In addition to formal grammatical inference, which focuses on formal proofs of learnability of classes of languages under certain conditions, there is also research in the area of empirical grammatical inference. In this field, the aim is to learn a particular grammar (not necessarily a class of grammars). Additional difficulties may be introduced, such as noise.
To test the practical possibilities (and limits) of empirical grammatical inference systems, several data sets, which often come from competitions are available.
Recent Competitions
- The Omphalos competition was a competition on context free grammars inference.
http://www.irisa.fr/Omphalos/
- The Tenjinno competition looked at learning transducers from synthetic data sets motivated by Machine Translation.
http://web.science.mq.edu.au/~tenjinno/
- The PAutomaC challenge was about learning probability distributions from strings. The (artificial) data were generated using either Hidden Markov Chains (HMM) or (Deterministic or not) probability automaton (PA).
http://ai.cs.umbc.edu/icgi2012/challenge/Pautomac/
- The SPiCe was an on-line competition about guessing the next element in a sequence of symbols.Training datasets consist of whole sequences and the aim was to learn a model that allows the ranking of potential next symbols for a given prefix, that is, the most likely options for a single next symbol.
http://spice.lif.univ-mrs.fr/
DFA Learning
The problem of learning a target DFA from labeled examples has been extensively studied in the literature for over 3 decades. A variety of symbolic, connectionist, and hybrid techniques have been proposed to address this difficult problem. A few benchmark datasets were available against which most of the new algorithms were tested.
- The Abbadingo One Learning Competition
http://www-bcl.cs.may.ie/
In 1996, Barak Pearlmutter and Kevin Lang posted a set of challenging DFA learning problems designed to allow researchers to test their favorite learning algorithms: this was the Abbadingo One Learning Competition. Although the problems were still artificially generated (i.e., the target DFAs were randomly generated), several reasearchers participated in the competition. The eventual winners came up with algorithms that were significant improvements over the existing methods for learning DFA.

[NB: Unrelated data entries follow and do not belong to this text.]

<file path="src/rtl/core/vtm_pkg.sv">
// Shared types and constants of the virtual timer multiplexer.
// No dependencies; imported by vtm_ctrl, vtm_datapath and the top level.
package vtm_pkg;

	localparam int SLOTS_DEF   = 16;
	localparam int MAX_RESULTS = 16;
	localparam int CNT_W       = $clog2(MAX_RESULTS + 1);

	localparam int CMD_W  = 2;
	localparam int DUR_W  = 32;
	localparam int SID_W  = 4;
	localparam int STAT_W = 3;
	localparam int NUM_W  = 4;
	localparam int TIME_W = 32;

	localparam logic [CMD_W-1:0] CMD_TICK   = 2'd0;
	localparam logic [CMD_W-1:0] CMD_ONE    = 2'd1;
	localparam logic [CMD_W-1:0] CMD_REP    = 2'd2;
	localparam logic [CMD_W-1:0] CMD_CANCEL = 2'd3;

	localparam logic [STAT_W-1:0] ST_STARTED   = 3'd0;
	localparam logic [STAT_W-1:0] ST_FIRED     = 3'd1;
	localparam logic [STAT_W-1:0] ST_CANCELLED = 3'd2;
	localparam logic [STAT_W-1:0] ST_FULL      = 3'd3;
	localparam logic [STAT_W-1:0] ST_BAD_ID    = 3'd4;

	// controller -> datapath commands
	typedef struct packed {
		logic accept;
		logic start_step;
		logic cancel;
		logic scan_clr;
		logic scan_run;
		logic apply;
		logic flush;
	} vtm_ctl_t;

	// datapath -> controller status
	typedef struct packed {
		logic start_end;
		logic scan_done;
		logic found;
		logic cnt_last;
		logic pend_v;
		logic out_free;
	} vtm_sts_t;

endpackage

</file>
<file path="src/rtl/core/vtm_ctrl.sv">
// Sequencer of the virtual timer multiplexer: command phase, then scan/fire passes.
// Depends on vtm_pkg; drives vtm_datapath through vtm_ctl_t.
module vtm_ctrl (
	input  logic                      clk,
	input  logic                      arst_n,
	input  logic                      req_valid,
	output logic                      req_ready,
	input  logic [vtm_pkg::CMD_W-1:0] cmd,
	input  vtm_pkg::vtm_sts_t         st,
	output vtm_pkg::vtm_ctl_t         ctl
);
	import vtm_pkg::*;

	localparam logic [2:0] S_IDLE   = 3'd0;
	localparam logic [2:0] S_START  = 3'd1;
	localparam logic [2:0] S_CANCEL = 3'd2;
	localparam logic [2:0] S_SCAN   = 3'd3;
	localparam logic [2:0] S_APPLY  = 3'd4;
	localparam logic [2:0] S_FLUSH  = 3'd5;

	logic [2:0] state_q, state_d;

	always_ff @(posedge clk or negedge arst_n) begin
		if (!arst_n) begin
			state_q <= S_IDLE;
		end else begin
			state_q <= state_d;
		end
	end

	always_comb begin
		state_d   = state_q;
		ctl       = '0;
		req_ready = 1'b0;
		case (state_q)
			S_IDLE: begin
				req_ready = 1'b1;
				if (req_valid) begin
					ctl.accept = 1'b1;
					case (cmd)
						CMD_TICK:         state_d = S_SCAN;
						CMD_ONE, CMD_REP: state_d = S_START;
						default:          state_d = S_CANCEL;
					endcase
				end
			end
			S_START: begin
				ctl.start_step = 1'b1;
				if (st.start_end) begin
					ctl.scan_clr = 1'b1;
					state_d      = S_SCAN;
				end
			end
			S_CANCEL: begin
				ctl.cancel   = 1'b1;
				ctl.scan_clr = 1'b1;
				state_d      = S_SCAN;
			end
			S_SCAN: begin
				ctl.scan_run = 1'b1;
				if (st.scan_done) begin
					state_d = st.found ? S_APPLY : S_FLUSH;
				end
			end
			S_APPLY: begin
				// the held result moves to the output word, so it must be free
				if (!st.pend_v || st.out_free) begin
					ctl.apply = 1'b1;
					if (st.cnt_last) begin
						state_d = S_FLUSH;
					end else begin
						ctl.scan_clr = 1'b1;
						state_d      = S_SCAN;
					end
				end
			end
			S_FLUSH: begin
				if (!st.pend_v) begin
					state_d = S_IDLE;
				end else if (st.out_free) begin
					ctl.flush = 1'b1;
					state_d   = S_IDLE;
				end
			end
			default: state_d = S_IDLE;
		endcase
	end

endmodule

</file>
<file path="src/rtl/core/vtm_datapath.sv">
// Datapath of the virtual timer multiplexer: tick counter, slot tables, oldest-due scan,
// held result and output word. Depends on vtm_pkg; sequenced by vtm_ctrl.
module vtm_datapath #(
	parameter int SLOTS = vtm_pkg::SLOTS_DEF
) (
	input  logic                        clk,
	input  logic                        arst_n,
	input  logic [vtm_pkg::CMD_W-1:0]   cmd,
	input  logic [vtm_pkg::DUR_W-1:0]   duration,
	input  logic [vtm_pkg::SID_W-1:0]   slot_id,
	input  vtm_pkg::vtm_ctl_t           ctl,
	output vtm_pkg::vtm_sts_t           st,
	output logic                        rsp_valid,
	input  logic                        rsp_ready,
	output logic [vtm_pkg::STAT_W-1:0]  status,
	output logic [vtm_pkg::NUM_W-1:0]   timer_num,
	output logic [vtm_pkg::TIME_W-1:0]  time_stamp,
	output logic                        last
);
	import vtm_pkg::*;

	localparam int             IDX_W    = $clog2(SLOTS);
	localparam logic [IDX_W-1:0] LAST_IDX = IDX_W'(SLOTS - 1);

	logic [TIME_W-1:0] now_q;
	logic              rep_q;
	logic [DUR_W-1:0]  dur_q;
	logic [SID_W-1:0]  sid_q;
	logic [SLOTS-1:0]  busy_q, done_q;
	logic [IDX_W-1:0]  idx_q;
	logic              issued_q;
	logic              v_s1;
	logic [IDX_W-1:0]  idx_s1;
	logic [TIME_W-1:0] exp_s1;
	logic [DUR_W-1:0]  per_s1;
	logic              found_q;
	logic [IDX_W-1:0]  best_q;
	logic [TIME_W-1:0] best_age_q;
	logic [DUR_W-1:0]  best_per_q;
	logic [CNT_W-1:0]  n_q;
	logic              pend_v_q;
	logic [STAT_W-1:0] pend_status_q;
	logic [NUM_W-1:0]  pend_num_q;
	logic              out_v_q;
	logic [STAT_W-1:0] out_status_q;
	logic [NUM_W-1:0]  out_num_q;
	logic [TIME_W-1:0] out_stamp_q;
	logic              out_last_q;

	logic [TIME_W-1:0] expiry_mem [SLOTS];
	logic [DUR_W-1:0]  period_mem [SLOTS];

	logic              free_here, at_last, cancel_ok, cand, out_free;
	logic [TIME_W-1:0] age;
	logic              emit;
	logic [STAT_W-1:0] e_status;
	logic [NUM_W-1:0]  e_num;
	logic              exp_we, per_we;
	logic [IDX_W-1:0]  exp_wa;
	logic [TIME_W-1:0] exp_wd;

	assign free_here = !busy_q[idx_q];
	assign at_last   = (idx_q == LAST_IDX);
	assign out_free  = !out_v_q || rsp_ready;

	always_comb begin
		cancel_ok = 1'b0;
		for (int i = 0; i < SLOTS; i++) begin
			if (32'(sid_q) == i && busy_q[i]) begin
				cancel_ok = 1'b1;
			end
		end
	end

	// wrap-safe due test: due when now - expiry lies in the lower half range
	assign age  = now_q - exp_s1;
	assign cand = v_s1 && busy_q[idx_s1] && !done_q[idx_s1] && !age[TIME_W-1]
		&& (!found_q || age > best_age_q);

	always_comb begin
		emit     = 1'b0;
		e_status = ST_FIRED;
		e_num    = '0;
		if (ctl.start_step) begin
			if (free_here) begin
				emit     = 1'b1;
				e_status = ST_STARTED;
				e_num    = NUM_W'(idx_q);
			end else if (at_last) begin
				emit     = 1'b1;
				e_status = ST_FULL;
			end
		end
		if (ctl.cancel) begin
			emit     = 1'b1;
			e_status = cancel_ok ? ST_CANCELLED : ST_BAD_ID;
			e_num    = sid_q;
		end
		if (ctl.apply) begin
			emit     = 1'b1;
			e_status = ST_FIRED;
			e_num    = NUM_W'(best_q);
		end
	end

	assign per_we = ctl.start_step && free_here;
	assign exp_we = per_we || (ctl.apply && best_per_q != '0);
	assign exp_wa = ctl.apply ? best_q : idx_q;
	assign exp_wd = now_q + (ctl.apply ? best_per_q : dur_q);

	always_ff @(posedge clk) begin
		if (exp_we) begin
			expiry_mem[exp_wa] <= exp_wd;
		end
		if (per_we) begin
			period_mem[idx_q] <= rep_q ? dur_q : '0;
		end
		if (ctl.scan_run) begin
			exp_s1 <= expiry_mem[idx_q];
			per_s1 <= period_mem[idx_q];
		end
	end

	always_ff @(posedge clk or negedge arst_n) begin
		if (!arst_n) begin
			now_q    <= '0;
			busy_q   <= '0;
			done_q   <= '0;
			idx_q    <= '0;
			issued_q <= 1'b0;
			v_s1     <= 1'b0;
			found_q  <= 1'b0;
			n_q      <= '0;
			pend_v_q <= 1'b0;
			out_v_q  <= 1'b0;
		end else begin
			if (ctl.accept) begin
				if (cmd == CMD_TICK) begin
					now_q <= now_q + 1'b1;
				end
				done_q <= '0;
				n_q    <= '0;
			end
			if (ctl.accept || ctl.scan_clr) begin
				idx_q    <= '0;
				issued_q <= 1'b0;
				v_s1     <= 1'b0;
				found_q  <= 1'b0;
			end
			if (ctl.start_step) begin
				if (free_here) begin
					busy_q[idx_q] <= 1'b1;
				end else if (!at_last) begin
					idx_q <= idx_q + 1'b1;
				end
			end
			if (ctl.cancel && cancel_ok) begin
				busy_q[IDX_W'(sid_q)] <= 1'b0;
			end
			if (ctl.scan_run) begin
				v_s1 <= !issued_q;
				if (!issued_q) begin
					if (at_last) begin
						issued_q <= 1'b1;
					end else begin
						idx_q <= idx_q + 1'b1;
					end
				end
				if (cand) begin
					found_q <= 1'b1;
				end
			end
			if (ctl.apply) begin
				done_q[best_q] <= 1'b1;
				if (best_per_q == '0) begin
					busy_q[best_q] <= 1'b0;
				end
			end
			if (emit) begin
				n_q      <= n_q + 1'b1;
				pend_v_q <= 1'b1;
			end else if (ctl.flush) begin
				pend_v_q <= 1'b0;
			end
			if ((emit && pend_v_q) || ctl.flush) begin
				out_v_q <= 1'b1;
			end else if (rsp_ready) begin
				out_v_q <= 1'b0;
			end
		end
	end

	always_ff @(posedge clk) begin
		if (ctl.accept) begin
			rep_q <= (cmd == CMD_REP);
			dur_q <= duration;
			sid_q <= slot_id;
		end
		if (ctl.scan_run) begin
			idx_s1 <= idx_q;
		end
		if (ctl.scan_run && cand) begin
			best_q     <= idx_s1;
			best_age_q <= age;
			best_per_q <= per_s1;
		end
		if (emit) begin
			pend_status_q <= e_status;
			pend_num_q    <= e_num;
		end
		// a new result pushes the held one out as a non-final word; the stamp is
		// frozen with the word since a tick may be taken while it still waits
		if (emit && pend_v_q) begin
			out_status_q <= pend_status_q;
			out_num_q    <= pend_num_q;
			out_stamp_q  <= now_q;
			out_last_q   <= 1'b0;
		end else if (ctl.flush) begin
			out_status_q <= pend_status_q;
			out_num_q    <= pend_num_q;
			out_stamp_q  <= now_q;
			out_last_q   <= 1'b1;
		end
	end

	assign st.start_end = free_here || at_last;
	assign st.scan_done = v_s1 && (idx_s1 == LAST_IDX);
	assign st.found     = found_q || cand;
	assign st.cnt_last  = (n_q == CNT_W'(MAX_RESULTS - 1));
	assign st.pend_v    = pend_v_q;
	assign st.out_free  = out_free;

	assign rsp_valid  = out_v_q;
	assign status     = out_status_q;
	assign timer_num  = out_num_q;
	assign time_stamp = out_stamp_q;
	assign last       = out_last_q;

	a_push_room: assert property (@(posedge clk) disable iff (!arst_n)
		(emit && pend_v_q) |-> out_free)
		else $error("held result pushed onto a full output word");
	a_budget: assert property (@(posedge clk) disable iff (!arst_n)
		emit |-> (n_q < CNT_W'(MAX_RESULTS)))
		else $error("result budget exceeded");
	a_fire_busy: assert property (@(posedge clk) disable iff (!arst_n)
		ctl.apply |-> (found_q && busy_q[best_q] && !done_q[best_q]))
		else $error("fired a slot that is free or already fired");
	a_accept_clean: assert property (@(posedge clk) disable iff (!arst_n)
		ctl.accept |-> !pend_v_q)
		else $error("new command while a result is still held");

endmodule

</file>
<file path="src/rtl/core/virtual_timer_multiplexer.sv">
// Virtual timer multiplexer, top level: joins vtm_ctrl and vtm_datapath.
// Depends on vtm_pkg, vtm_ctrl, vtm_datapath.
//
// One command word at a time: tick, start one-shot, start repeated or cancel. A start or
// cancel answers with one result word, then every due timer fires, oldest first, ties to
// the lowest slot, at most 16 result words per command; the final word carries last.
// Work per command: an accept, a search for a free slot on a start (a cancel step on a
// cancel), then one scan pass plus an apply for each fired timer, a final pass that finds
// nothing due (skipped once the 16th word is made), and the release of the last word.
// The scan reads the single-port expiry and period tables one slot per cycle. An apply or
// the release of a held result waits while the output word is still held by the consumer.
// The output word, time stamp included, is registered, so a waiting result does not block
// the next command.
module virtual_timer_multiplexer #(
	parameter int SLOTS = vtm_pkg::SLOTS_DEF
) (
	input  logic                        clk,
	input  logic                        arst_n,
	input  logic                        req_valid,
	output logic                        req_ready,
	input  logic [vtm_pkg::CMD_W-1:0]   cmd,
	input  logic [vtm_pkg::DUR_W-1:0]   duration,
	input  logic [vtm_pkg::SID_W-1:0]   slot_id,
	output logic                        rsp_valid,
	input  logic                        rsp_ready,
	output logic [vtm_pkg::STAT_W-1:0]  status,
	output logic [vtm_pkg::NUM_W-1:0]   timer_num,
	output logic [vtm_pkg::TIME_W-1:0]  time_stamp,
	output logic                        last
);
	import vtm_pkg::*;

	vtm_ctl_t ctl;
	vtm_sts_t st;

	vtm_ctrl u_ctrl (
		.clk       (clk),
		.arst_n    (arst_n),
		.req_valid (req_valid),
		.req_ready (req_ready),
		.cmd       (cmd),
		.st        (st),
		.ctl       (ctl)
	);

	vtm_datapath #(
		.SLOTS (SLOTS)
	) u_datapath (
		.clk        (clk),
		.arst_n     (arst_n),
		.cmd        (cmd),
		.duration   (duration),
		.slot_id    (slot_id),
		.ctl        (ctl),
		.st         (st),
		.rsp_valid  (rsp_valid),
		.rsp_ready  (rsp_ready),
		.status     (status),
		.timer_num  (timer_num),
		.time_stamp (time_stamp),
		.last       (last)
	);

endmodule

</file>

- The Gowachin DFA Learning Benchmark
http://www.irisa.fr/Gowachin/
Following the success of Abbadingo One, Kevin Lang, Babak Pearlmutter, and François Coste have teamed up to launch the Gowachin Learning Competition. Users are allowed to generate their own problem (by specifying the size of the target DFA, the number of training examples, and the noise level).
- The GECCO: Learning DFA from Noisy Samples Competition
http://cswww.essex.ac.uk/staff/sml/gecco/NoisyDFA.html
- The STAMINA Competition
http://stamina.chefbe.net/
The competition was about learning regular languages with large alphabets
- The ZULU Competition
http://labh-curien.univ-st-etienne.fr/zulu/
an Interactive Learning Competition.